You’re running on a slate with Jerry Lecko and Rebecca McRae. Why did you decide to run together? What values do you have in common?
Originally, I thought I would be running in a slate against incumbents. However, as the deadline approached it was discovered that the incumbents would not be running. We are running against four other candidates, three of them have been endorsed by the incumbents which is not a good sign of change in my opinion. I didn’t know any of my running mates before starting this process, but we have had many great opportunities to get to know one another! We met through the Teachers’ Association endorsement process. We get along great, and are able to communicate our differences respectfully. Our qualifications and skills complement each other well, and our vision for moving the district forward is very similar. Most importantly, we are all passionate about the well being and prosperity of these children, no political gain for us.
Jerry is an architect, former PTA president and former school board member. He and his wonderful Wife, Lisa, have two successful young adult children that attended LMSV schools. When they were kids he was a devoted, dedicated and deeply involved parent volunteer. He was very much like me as an engaged and active parent, so that’s what we have in common. His knowledge on the history of the district has been very helpful for me and Becky. Jerry also brings his skills as an architect, that help us to understand in depth issues that we may face involving the physical structures of the school sites themselves.
Rebecca McRae is an outstanding experienced teacher in San Diego Unified. She and her husband Jamal have two girls who attend schools in our LMSV district. Rebecca holds a master’s in education with an emphasis on curriculum and instruction. She would be an asset when it comes to discussing curriculum standards for the district. Another thing she is passionate about besides public education is school safety. I believe that’s a topic where Becky and I really connect. We see the need to improve our school safety without arming teachers. We are ready to find innovative ways to keep our schools safe, while maintaining a comfortable learning environment for all.

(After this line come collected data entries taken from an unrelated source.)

==> src/rtl/vga_sync_decoder.sv <==
`default_nettype none
// ==========================================================================
// vga_sync_decoder - recovers pixel coordinates and lock status from VGA syncs
// Revision 1.0
// ==========================================================================
module vga_sync_decoder #(
  parameter int H_TOTAL     = 800,
  parameter int H_SYNC      = 96,
  parameter int H_BP        = 48,
  parameter int H_ACTIVE    = 640,
  parameter int V_TOTAL     = 525,
  parameter int V_SYNC      = 2,
  parameter int V_BP        = 33,
  parameter int V_ACTIVE    = 480,
  parameter int LOCK_FRAMES = 2
) (
  input  logic        clk_25MHz,
  input  logic        rst,
  input  logic        hsync_in,
  input  logic        vsync_in,
  input  logic [11:0] rgb_in,
  output logic        pixel_valid,
  output logic [9:0]  pixel_x,
  output logic [9:0]  pixel_y,
  output logic [11:0] pixel_rgb,
  output logic        frame_start,
  output logic        locked,
  output logic        lock_err,
  output logic [10:0] line_len
);

  localparam int          GW      = (LOCK_FRAMES < 1) ? 1 : $clog2(LOCK_FRAMES + 1);
  localparam logic [GW-1:0] GOAL  = GW'(LOCK_FRAMES);
  localparam logic [10:0] H_MAX   = 11'd2047;
  localparam logic [9:0]  V_MAX   = 10'd1023;
  localparam logic [10:0] H_LAST  = 11'(H_TOTAL - 1);
  localparam logic [9:0]  V_LAST  = 10'(V_TOTAL - 1);
  localparam logic [10:0] H_START = 11'(H_SYNC + H_BP);
  localparam logic [10:0] H_END   = 11'(H_SYNC + H_BP + H_ACTIVE);
  localparam logic [9:0]  V_START = 10'(V_SYNC + V_BP);
  localparam logic [9:0]  V_END   = 10'(V_SYNC + V_BP + V_ACTIVE);

  typedef enum logic [1:0] {
    SEARCH = 2'd0,
    VERIFY = 2'd1,
    LOCKED = 2'd2
  } state_t;

  logic          hs1_q, hs2_q, vs1_q, vs2_q;
  logic [11:0]   rgb1_q, rgb2_q;
  logic [10:0]   h_cnt_q, h_cnt_d, len_q, len_d;
  logic [9:0]    v_cnt_q, v_cnt_d;
  logic          h_seen_q, v_seen_q, bad_q, bad_d;
  logic          h_fall, v_fall, h_bad, v_sat, frame_good;
  state_t        state_q, state_d;
  logic [GW-1:0] good_q, good_d, good_inc;
  logic          lost_q, lost_d;

  logic          act_d, fs_d;
  logic [9:0]    x_d, y_d;
  logic [11:0]   rgb_d;
  logic          valid_q, fs_q, locked_q, err_q;
  logic [9:0]    x_q, y_q;
  logic [11:0]   rgb_q;
  logic [10:0]   line_len_q;

  assign h_fall = hs2_q & ~hs1_q;
  assign v_fall = vs2_q & ~vs1_q;

  always_comb begin
    h_cnt_d = h_fall ? 11'd0 : ((h_cnt_q == H_MAX) ? H_MAX : h_cnt_q + 11'd1);
    len_d   = len_q;
    // The first edge after reset has no preceding line to measure.
    if (h_fall && h_seen_q) begin
      len_d = (h_cnt_q == H_MAX) ? H_MAX : h_cnt_q + 11'd1;
    end
    h_bad = (h_fall && h_seen_q && (h_cnt_q != H_LAST)) || (!h_fall && (h_cnt_d == H_MAX));
    if (v_fall) begin
      v_cnt_d = 10'd0;
    end else if (h_fall && (v_cnt_q != V_MAX)) begin
      v_cnt_d = v_cnt_q + 10'd1;
    end else begin
      v_cnt_d = v_cnt_q;
    end
    v_sat      = (v_cnt_d == V_MAX);
    frame_good = v_seen_q && (v_cnt_q == V_LAST) && !bad_q && !h_bad;
    bad_d      = v_fall ? 1'b0 : (bad_q | h_bad);
  end

  always_comb begin
    state_d  = state_q;
    good_d   = good_q;
    lost_d   = 1'b0;
    good_inc = good_q + GW'(1);
    case (state_q)
      SEARCH: begin
        if (v_fall) begin
          state_d = VERIFY;
          good_d  = '0;
        end
      end
      VERIFY: begin
        if (v_fall) begin
          if (frame_good) begin
            good_d = good_inc;
            if (good_inc == GOAL) state_d = LOCKED;
          end else begin
            good_d = '0;
          end
        end else if (h_bad) begin
          good_d = '0;
        end
      end
      LOCKED: begin
        if (h_bad || v_sat || (v_fall && !frame_good)) begin
          state_d = SEARCH;
          lost_d  = 1'b1;
        end
      end
      default: state_d = SEARCH;
    endcase
  end

  always_ff @(posedge clk_25MHz) begin
    if (rst) begin
      state_q <= SEARCH;
      good_q  <= '0;
      lost_q  <= 1'b0;
    end else begin
      state_q <= state_d;
      good_q  <= good_d;
      lost_q  <= lost_d;
    end
  end

  // Output stage reads the counters, which already reflect the S2 sample.
  always_comb begin
    act_d = (state_q == LOCKED) &&
            (h_cnt_q >= H_START) && (h_cnt_q < H_END) &&
            (v_cnt_q >= V_START) && (v_cnt_q < V_END);
    x_d   = act_d ? 10'(h_cnt_q - H_START) : 10'd0;
    y_d   = act_d ? (v_cnt_q - V_START) : 10'd0;
    rgb_d = act_d ? rgb2_q : 12'd0;
    fs_d  = act_d && (x_d == 10'd0) && (y_d == 10'd0);
  end

  always_ff @(posedge clk_25MHz) begin
    if (rst) begin
      hs1_q      <= 1'b1;
      hs2_q      <= 1'b1;
      vs1_q      <= 1'b1;
      vs2_q      <= 1'b1;
      rgb1_q     <= '0;
      rgb2_q     <= '0;
      h_cnt_q    <= '0;
      v_cnt_q    <= '0;
      len_q      <= '0;
      h_seen_q   <= 1'b0;
      v_seen_q   <= 1'b0;
      bad_q      <= 1'b0;
      valid_q    <= 1'b0;
      x_q        <= '0;
      y_q        <= '0;
      rgb_q      <= '0;
      fs_q       <= 1'b0;
      locked_q   <= 1'b0;
      err_q      <= 1'b0;
      line_len_q <= '0;
    end else begin
      hs1_q      <= hsync_in;
      hs2_q      <= hs1_q;
      vs1_q      <= vsync_in;
      vs2_q      <= vs1_q;
      rgb1_q     <= rgb_in;
      rgb2_q     <= rgb1_q;
      h_cnt_q    <= h_cnt_d;
      v_cnt_q    <= v_cnt_d;
      len_q      <= len_d;
      h_seen_q   <= h_seen_q | h_fall;
      v_seen_q   <= v_seen_q | v_fall;
      bad_q      <= bad_d;
      valid_q    <= act_d;
      x_q        <= x_d;
      y_q        <= y_d;
      rgb_q      <= rgb_d;
      fs_q       <= fs_d;
      locked_q   <= (state_q == LOCKED);
      err_q      <= lost_q;
      line_len_q <= len_q;
    end
  end

  assign pixel_valid = valid_q;
  assign pixel_x     = x_q;
  assign pixel_y     = y_q;
  assign pixel_rgb   = rgb_q;
  assign frame_start = fs_q;
  assign locked      = locked_q;
  assign lock_err    = err_q;
  assign line_len    = line_len_q;

endmodule
`default_nettype wire

==> config.mk <==
export PLATFORM = sky130hd
export DESIGN_NAME = vga_sync_decoder
export DESIGN_NICKNAME = d
export VERILOG_FILES = /design/src/rtl/vga_sync_decoder.sv
export SDC_FILE = /design/constraint.sdc
export NUM_CORES = 1
export LEC_CHECK = 0
export ABC_CLOCK_PERIOD_IN_PS = 2300
export CAP_MARGIN = 20
export CORE_ASPECT_RATIO = 0.9
export CORE_UTILIZATION = 48
export DETAILED_ROUTE_END_ITERATION = 12
export PLACE_DENSITY = 0.74
export SYNTH_ARGS = -nofsm -noshare
export SYNTH_HDL_FRONTEND = slang
export SYNTH_SLANG_ARGS = --single-unit
==> constraint.sdc <==
create_clock -name clk_25MHz -period 2.3 [get_ports clk_25MHz]
set_input_delay 0.345 -clock clk_25MHz [delete_from_list [all_inputs] [get_ports clk_25MHz]]
set_output_delay 0.345 -clock clk_25MHz [all_outputs]
set_load 0.005 [all_outputs]
== Word level (Yosys, flattened, before mapping) ==
Cells that the tools add are included.

* Register bits after elaboration: 115
* Bits in latches: 0
* RAM bits: 0
* ROM bits: 0
* Input port bits: 16
* Output and inout port bits: 47
* Logic and storage cells: 104
* Memories: 0

* Add/sub/neg operators: 5
* Multiply operators: 0
* Div/mod/pow operators: 0
* Order comparisons: 4
* Eq/ne operators: 15
* Shift operators: 0
* Mux-type cells: 18
* Bitwise operators: 9
* Reductions and logical operators: 30

{| class="wikitable"
|+ Operator list
! cell !! number
|-
| 10-bit 2-to-1 mux || 4
|-
| 11-bit == test (second input constant) || 2
|-
| 11-bit 2-to-1 mux || 2
|-
| 10-bit == test (second input constant) || 2
|-
| 10-bit zero test || 2
|-
| 2-bit 2-to-1 mux || 9
|-
| 1-bit logical AND || 14
|-
| 11-bit by 1-bit adder with 11-bit output (second input constant) || 1
|-
| 11-bit by 8-bit >= comparator with 1-bit output (second input constant) || 1
|-
| 11-bit by 10-bit less-than comparator with 1-bit output (second input constant) || 1
|-
| 11-bit by 10-bit inequality test with 1-bit output (second input constant) || 1
|-
| 10-bit by 1-bit adder with 10-bit output (second input constant) || 1
|-
| 10-bit by 6-bit >= comparator with 1-bit output (second input constant) || 1
|-
| 10-bit less-than comparator (second input constant) || 1
|-
| 10-bit inequality test (second input constant) || 1
|-
| 2-bit inequality test (second input constant) || 5
|-
| 10-bit by 6-bit subtractor with 10-bit output (second input constant) || 1
|-
| 10-bit by 8-bit subtractor with 10-bit output (second input constant) || 1
|-
| 2-bit one-hot mux with 3 select lines || 1
|-
| 2-bit OR reduction || 3
|-
| 5-bit AND reduction || 1
|-
| 2-bit == test (second input constant) || 2
|-
| 1-bit zero test || 4
|-
| 1-bit NOT || 4
|-
| 11 further kinds || 16
|}

== Longest topological paths before layout ==
* Depth after elaboration: 13
* Depth in mapped cells: 11

== Worst setup path after synthesis ==
No wires, ideal clock.

* Kind: flip-flop to flip-flop
* Start point: register v_cnt_q[0]
* End point: register state_q[1]
* Library setup time: 0.129 ns
* Arrival time: 2.188 ns
* Data required time: 2.171 ns
* Setup slack: -0.017 ns
* Stages on the path, launching flop included: 9
* Path buffers: 1
* Cell sequence: dfxtp_1 ha_1 clkbuf_8 nand4_1 or2_1 a211o_1 or4_4 o31ai_2 o22ai_1

* Word-level cells in the longest chain between the ends: 9
* Elaborated cells between the ends (all ways): 17

{| class="wikitable"
|+ RTL lines
! what !! line !! RTL
|-
| start: declaration || 52 || <nowiki>logic [9:0] v_cnt_q, v_cnt_d;</nowiki>
|-
| start signal: assignment || 177 || <nowiki>v_cnt_q <= v_cnt_d;</nowiki>
|-
| branches (longest 8 deep; another with 10-bit by 1-bit adder with 10-bit output) || n/a ||
|-
| 5-bit AND reduction (no line) * || n/a ||
|-
| end signal: assignment || 130 || <nowiki>state_q <= state_d;</nowiki>
|-
| end: declaration || 55 || <nowiki>state_t state_q, state_d;</nowiki>
|}

Mark *: on every way between the ends.
A chain may end at the register's enable or synchronous reset.

== Worst setup path after layout ==
Same ends and word-level chain as after synthesis.

==> flow_summary_export.csv <==
group,metric,value,unit
logic_synthesis,yosysWarnings,0,
route,drt-total-wl,9650,um
die,die_y,92.9,um
die,floorplan.initialDensity,50.5,%
logic_synthesis,ys_seq_area_share,52.3,%
flow_run,cap_violations,0,
clock_network,clk_path_buf_depth,2,
route,firstDrtPassIters,5,
logic_synthesis,synthCells,457,
critical_path,arrival,2.59,ns
route,viasPerCell,5.11,
clock_network,cts_root_buffer,"clkbuf_8",
global_routing,grt_pass1_vias,3307,
cells_and_area,layout_common_cells,"dfxtp_1 (110), nor2_1 (65), clkdlybuf4s50_1 (61)",
die,dieArea,0.00956,mm^2
critical_path,crit_fanout,4,
clock_network,cts_tree,"yes",
pwr,p_leak,2.24,nW
timing,setup_viol,0,
timing,slew_viol_final,0,
logic_synthesis,synth_cell_types,64,
place,detailed_place_hpwl,6550,um
cells_and_area,area_delta_synth_final,31.6,%
global_routing,grt_usage,21.7,%
pwr,power.total,4.77,mW
place,place_area,0.00517,mm^2
critical_path,critPathCaptureType,"flip-flop",
place,placement.io_buffers,62,
logic_synthesis,synth_flop_cell,"dfxtp_1",
timing,max_freq,452,MHz
pwr,ir_drop,0.000569,V
route,ant_nets,0,
clock_network,cts_buffers,17,
pwr,powerDensity,822,mW/mm^2
clock_network,clkTransAtPathRegs,0.06,ns
cells_and_area,stdcell_area,0.00580,mm^2
logic_synthesis,synth_area_per_cell,9.64,um^2
timing,final-hold-violation-count,0,
timing,period_minus_slack,2.21,ns
clock_network,htree_levels,4,
cells_and_area,mostFrequentLayoutCell,"dfxtp_1",
logic_synthesis,synth_nets,481,
timing,finalCritPeriodShare,96.1,%
cells_and_area,drive_gt1_share,16.1,%
clock_network,cts_setup_buffers,0,
logic_synthesis,ys_async_sr_fraction,0,%
route,drc,0,
clock_network,insertion_delay,0.51,ns
clock_network,clock_sinks,115,
critical_path,worstPathRequired,2.68,ns
die,io_pins,63,
global_routing,overflow,0,
timing,setup_slack,0.0894,ns
logic_synthesis,ys_ff_latch,115,
hold_path,hold_class,"input pin to flip-flop",
cells_and_area,fillers,734,
logic_synthesis,syn_area,0.00440,mm^2
die,die_x,103,um
global_routing,grt_max_degree,59,
timing,worstMarginPinSlew,0.544,ns
critical_path,critPathKind,"flip-flop to flip-flop",
route,wl_per_cell,14.5,um
die,std_cell_rows,32,
timing,max_slew_margin,63.8,%
route,drtIter0Drc,163,
cells_and_area,fin_util,66.4,%
cells_and_area,nets,557,
global_routing,antenna_found_initial,0,
timing,whs,0.281,ns
cells_and_area,diodes,0,
logic_synthesis,synth-edff-count,0,
critical_path,start_kind,"flip-flop",
timing,finClkSkew,0.00857,ns
route,num_vias,3395,
place,gp_congestion,0.886,
place,dp_slack,0.0765,ns
global_routing,grt_pass1_wl,15900,um
die,core-area,0.00873,mm^2
outcome,status,"finished, final reports clean",
## cells in the mapped netlist, types with 2 or more instances
library cell / instances / area [um^2]
nand3_2: 2 / 20.0
xnor2_1: 10 / 87.6
o41ai_1: 2 / 17.5
o31a_1: 2 / 17.5
a211oi_1: 9 / 67.6
nor3_1: 11 / 55.1
buf_6: 5 / 56.3
and3_1: 3 / 18.8
or4_1: 2 / 15.0
o22ai_1: 3 / 18.8
clkbuf_1: 16 / 60.1
nand4_1: 8 / 50.1
clkbuf_8: 3 / 41.3
inv_1: 14 / 52.6
a41oi_1: 2 / 17.5
a211o_1: 2 / 17.5
nand2_1: 16 / 60.1
o32ai_1: 2 / 17.5
nor3b_1: 4 / 30.0
o211a_1: 2 / 20.0
o211ai_1: 2 / 15.0
nand3_1: 6 / 30.0
nor2_1: 65 / 244
o21ai_0: 3 / 15.0
a31oi_1: 7 / 43.8
nand2b_1: 7 / 43.8
xor2_1: 5 / 43.8
nor4_1: 6 / 37.5
buf_2: 3 / 15.0
a21oi_1: 7 / 35.0
nor2b_1: 41 / 257
o21a_1: 4 / 30.0
o31ai_1: 2 / 15.0
dfxtp_1: 115 / 2300
mux2i_1: 5 / 50.1
or2_2: 8 / 50.1
and2_1: 19 / 119
ha_1: 8 / 100
## cell type report
type	instances	area (um^2)	share of cell area (%)
clock buffer	17	414	7.14
clock inverter	15	175	3.02
inverter	15	56.3	0.971
multi-input combinational	298	1900	32.8
sequential	115	2310	39.8
tap	119	149	2.57
timing repair buffer	86	796	13.7
## per-stage QoR
| step | cells | setup TNS, ns |
|---|---|---|
| 2_1_floorplan | 457 | 0 |
| 3_3_place_gp | 633 | 0 |
| 3_5_place_dp | 633 | 0 |
| 4_1_cts | 665 | 0 |
| 5_1_grt | 665 | -0.00237 |
| 6_report | 665 | 0 |
## worst max-delay path, stage by stage, from the launching register on
cell and delay (ns):
dfxtp_2 0.35, ha_4 0.15, nand4_1 0.09, or2_1 0.27, a211o_1 0.30, or4_4 0.52, o31ai_4 0.28, o22ai_1 0.12
## sequential cells by signal, summed over array words and instances, names as in the netlist, 11 cells and up
register / flops
line_len: 11
h_cnt_q: 11
rgb1_q: 12
rgb2_q: 12
pixel_rgb: 12
len_q: 11
## where the power goes
part / switching [mW] / total, mW / internal [mW]
combinational: 0.0713 / 0.147 / 0.0752
sequential: 0.0224 / 2.06 / 2.03
clock: 0.992 / 2.56 / 1.57
## path summary, 6_finish.rpt
kind | slack (ns) | cells past startpoint | endpoint | start
worst max-delay path | 0.09 | 7 | state_q[1] | v_cnt_q[0]
worst min-delay path | 0.28 | 4 | locked | rst
worst max register to register | 0.09 | 7 | state_q[1] | v_cnt_q[0]
worst min register to register | 0.42 | 1 | pixel_rgb[4] | rgb2_q[4]
## routing by layer
layer,part of all wire [%],vias to the layer above,track usage (%)
li1,-,1699,-
met3,4.8,9,4.68
met4,0.83,0,7.86
met2,50,112,35.3
met1,45,1575,28.2
met5,0,-,0
## cells by family after synthesis
kind of cell    after synthesis  share of synthesized area (%)
simple gates                214                           26.5
flops                       115                           52.3
compound gates               55                           9.15
buf+inv                      44                           5.45
xor+xnor                     15                           2.98
fa+ha+maj                     8                           2.27
mux                           6                           1.39
## repair_timing
item	CTS	global route
hold buffers	0	0
setup endpoints to repair	0	26
resized for setup	0	10
Note: power is estimated with default switching activity, not from simulation.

As a business owner, I’m able to understand the importance of fiscal responsibility. As a lactation counselor, I’m accustomed to working closely with families of all backgrounds from single parents to LGBTQ+ parents. I will always make sure we are being inclusive as a district. As an involved parent, I will be a voice for parents, children and our community.
What advice would you give to another young person considering running for office?
Well, the race is not over yet! So, I can’t give any advice on the entire process. However, what I can I can tell the young people thinking about running for office is: You’re never too young to change the world. “Be the change you wish to see in the world” --Gandhi
The views expressed in this interview are those of the candidate, and do not reflect the beliefs and views of Ballot Breakers or its staff.